:: Directions ::
Looking at each line of the data below, tally those that contain the word "element" and give only the total.

------------------------------

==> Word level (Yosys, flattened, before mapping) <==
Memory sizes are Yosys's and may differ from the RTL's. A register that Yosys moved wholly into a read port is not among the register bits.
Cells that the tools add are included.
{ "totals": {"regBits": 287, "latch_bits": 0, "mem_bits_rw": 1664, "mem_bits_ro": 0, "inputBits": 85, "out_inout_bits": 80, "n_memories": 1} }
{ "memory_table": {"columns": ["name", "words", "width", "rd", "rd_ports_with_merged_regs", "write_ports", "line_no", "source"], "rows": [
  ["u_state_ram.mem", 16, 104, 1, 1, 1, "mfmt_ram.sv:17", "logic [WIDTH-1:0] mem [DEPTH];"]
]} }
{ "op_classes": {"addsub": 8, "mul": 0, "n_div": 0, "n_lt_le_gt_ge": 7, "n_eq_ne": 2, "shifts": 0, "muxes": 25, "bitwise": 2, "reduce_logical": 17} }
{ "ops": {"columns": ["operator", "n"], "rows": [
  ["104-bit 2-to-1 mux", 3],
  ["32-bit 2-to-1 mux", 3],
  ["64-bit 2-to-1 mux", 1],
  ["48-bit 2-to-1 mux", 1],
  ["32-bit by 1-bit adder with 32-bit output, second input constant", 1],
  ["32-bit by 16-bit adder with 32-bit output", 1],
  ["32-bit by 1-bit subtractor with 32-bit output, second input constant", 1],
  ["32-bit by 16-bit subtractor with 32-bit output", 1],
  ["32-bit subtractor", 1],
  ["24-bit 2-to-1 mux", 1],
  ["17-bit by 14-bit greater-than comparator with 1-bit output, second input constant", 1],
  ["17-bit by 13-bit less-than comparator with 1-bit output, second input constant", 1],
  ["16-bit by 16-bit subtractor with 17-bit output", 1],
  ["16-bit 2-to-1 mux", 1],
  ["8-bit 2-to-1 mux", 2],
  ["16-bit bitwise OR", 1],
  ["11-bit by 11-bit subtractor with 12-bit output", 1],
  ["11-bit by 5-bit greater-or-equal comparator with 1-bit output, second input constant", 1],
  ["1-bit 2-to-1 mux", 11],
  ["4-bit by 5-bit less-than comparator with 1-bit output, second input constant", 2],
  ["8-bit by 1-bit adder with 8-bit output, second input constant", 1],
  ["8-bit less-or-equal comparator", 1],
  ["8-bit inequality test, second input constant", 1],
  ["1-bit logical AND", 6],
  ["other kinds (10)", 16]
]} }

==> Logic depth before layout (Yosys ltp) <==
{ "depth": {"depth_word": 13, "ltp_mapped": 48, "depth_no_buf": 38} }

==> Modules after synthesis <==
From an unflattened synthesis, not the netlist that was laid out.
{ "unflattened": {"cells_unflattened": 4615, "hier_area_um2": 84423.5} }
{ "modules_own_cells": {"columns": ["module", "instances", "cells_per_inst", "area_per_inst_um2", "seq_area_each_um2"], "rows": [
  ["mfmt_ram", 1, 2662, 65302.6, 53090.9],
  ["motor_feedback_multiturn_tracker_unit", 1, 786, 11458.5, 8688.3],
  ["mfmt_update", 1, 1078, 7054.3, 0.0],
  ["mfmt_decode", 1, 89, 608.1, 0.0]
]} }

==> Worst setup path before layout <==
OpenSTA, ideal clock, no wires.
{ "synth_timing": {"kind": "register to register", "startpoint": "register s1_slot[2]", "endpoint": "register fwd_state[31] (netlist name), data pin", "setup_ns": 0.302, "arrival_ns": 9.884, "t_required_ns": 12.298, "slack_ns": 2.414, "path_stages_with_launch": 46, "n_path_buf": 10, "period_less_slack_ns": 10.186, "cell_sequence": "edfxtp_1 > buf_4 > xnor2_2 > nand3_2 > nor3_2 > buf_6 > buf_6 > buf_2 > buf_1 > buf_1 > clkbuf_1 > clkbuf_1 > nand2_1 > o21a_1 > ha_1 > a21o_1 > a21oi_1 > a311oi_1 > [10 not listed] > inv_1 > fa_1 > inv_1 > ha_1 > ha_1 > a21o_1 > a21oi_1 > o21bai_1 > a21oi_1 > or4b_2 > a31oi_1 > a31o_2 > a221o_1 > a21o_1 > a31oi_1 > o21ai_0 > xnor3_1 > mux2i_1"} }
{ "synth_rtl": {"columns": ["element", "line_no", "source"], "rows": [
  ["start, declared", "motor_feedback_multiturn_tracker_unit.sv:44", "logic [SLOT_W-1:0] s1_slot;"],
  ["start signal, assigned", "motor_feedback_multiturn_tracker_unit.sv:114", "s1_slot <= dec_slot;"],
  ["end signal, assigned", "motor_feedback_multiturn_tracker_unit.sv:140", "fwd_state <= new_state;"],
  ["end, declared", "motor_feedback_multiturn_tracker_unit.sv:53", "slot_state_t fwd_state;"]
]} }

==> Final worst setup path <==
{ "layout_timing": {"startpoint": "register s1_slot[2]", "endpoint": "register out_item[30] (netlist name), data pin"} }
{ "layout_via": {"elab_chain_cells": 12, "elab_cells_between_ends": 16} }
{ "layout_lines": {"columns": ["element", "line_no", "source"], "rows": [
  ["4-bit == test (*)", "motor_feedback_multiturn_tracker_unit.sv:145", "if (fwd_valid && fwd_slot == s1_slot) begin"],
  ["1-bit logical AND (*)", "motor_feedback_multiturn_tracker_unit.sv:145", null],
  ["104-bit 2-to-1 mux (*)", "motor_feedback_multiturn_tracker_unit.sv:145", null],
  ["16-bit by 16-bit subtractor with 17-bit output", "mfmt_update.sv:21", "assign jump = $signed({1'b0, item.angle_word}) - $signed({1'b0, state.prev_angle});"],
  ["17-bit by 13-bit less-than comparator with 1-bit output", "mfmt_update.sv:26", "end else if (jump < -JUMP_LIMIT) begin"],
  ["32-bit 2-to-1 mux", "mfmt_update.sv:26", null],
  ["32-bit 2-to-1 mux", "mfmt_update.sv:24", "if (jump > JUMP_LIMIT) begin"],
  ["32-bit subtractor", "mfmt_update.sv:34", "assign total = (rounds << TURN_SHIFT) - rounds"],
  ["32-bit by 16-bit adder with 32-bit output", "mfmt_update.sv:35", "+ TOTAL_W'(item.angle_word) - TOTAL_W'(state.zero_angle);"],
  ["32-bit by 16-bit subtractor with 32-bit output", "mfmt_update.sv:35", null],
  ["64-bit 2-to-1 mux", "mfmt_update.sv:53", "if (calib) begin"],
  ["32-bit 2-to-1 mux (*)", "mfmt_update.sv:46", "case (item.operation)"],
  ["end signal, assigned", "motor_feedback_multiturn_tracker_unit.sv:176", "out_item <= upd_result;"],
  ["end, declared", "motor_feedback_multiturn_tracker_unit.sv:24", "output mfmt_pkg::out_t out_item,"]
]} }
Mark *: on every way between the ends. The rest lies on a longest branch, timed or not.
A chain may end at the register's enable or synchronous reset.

------------------------------

:: Task answer ::
2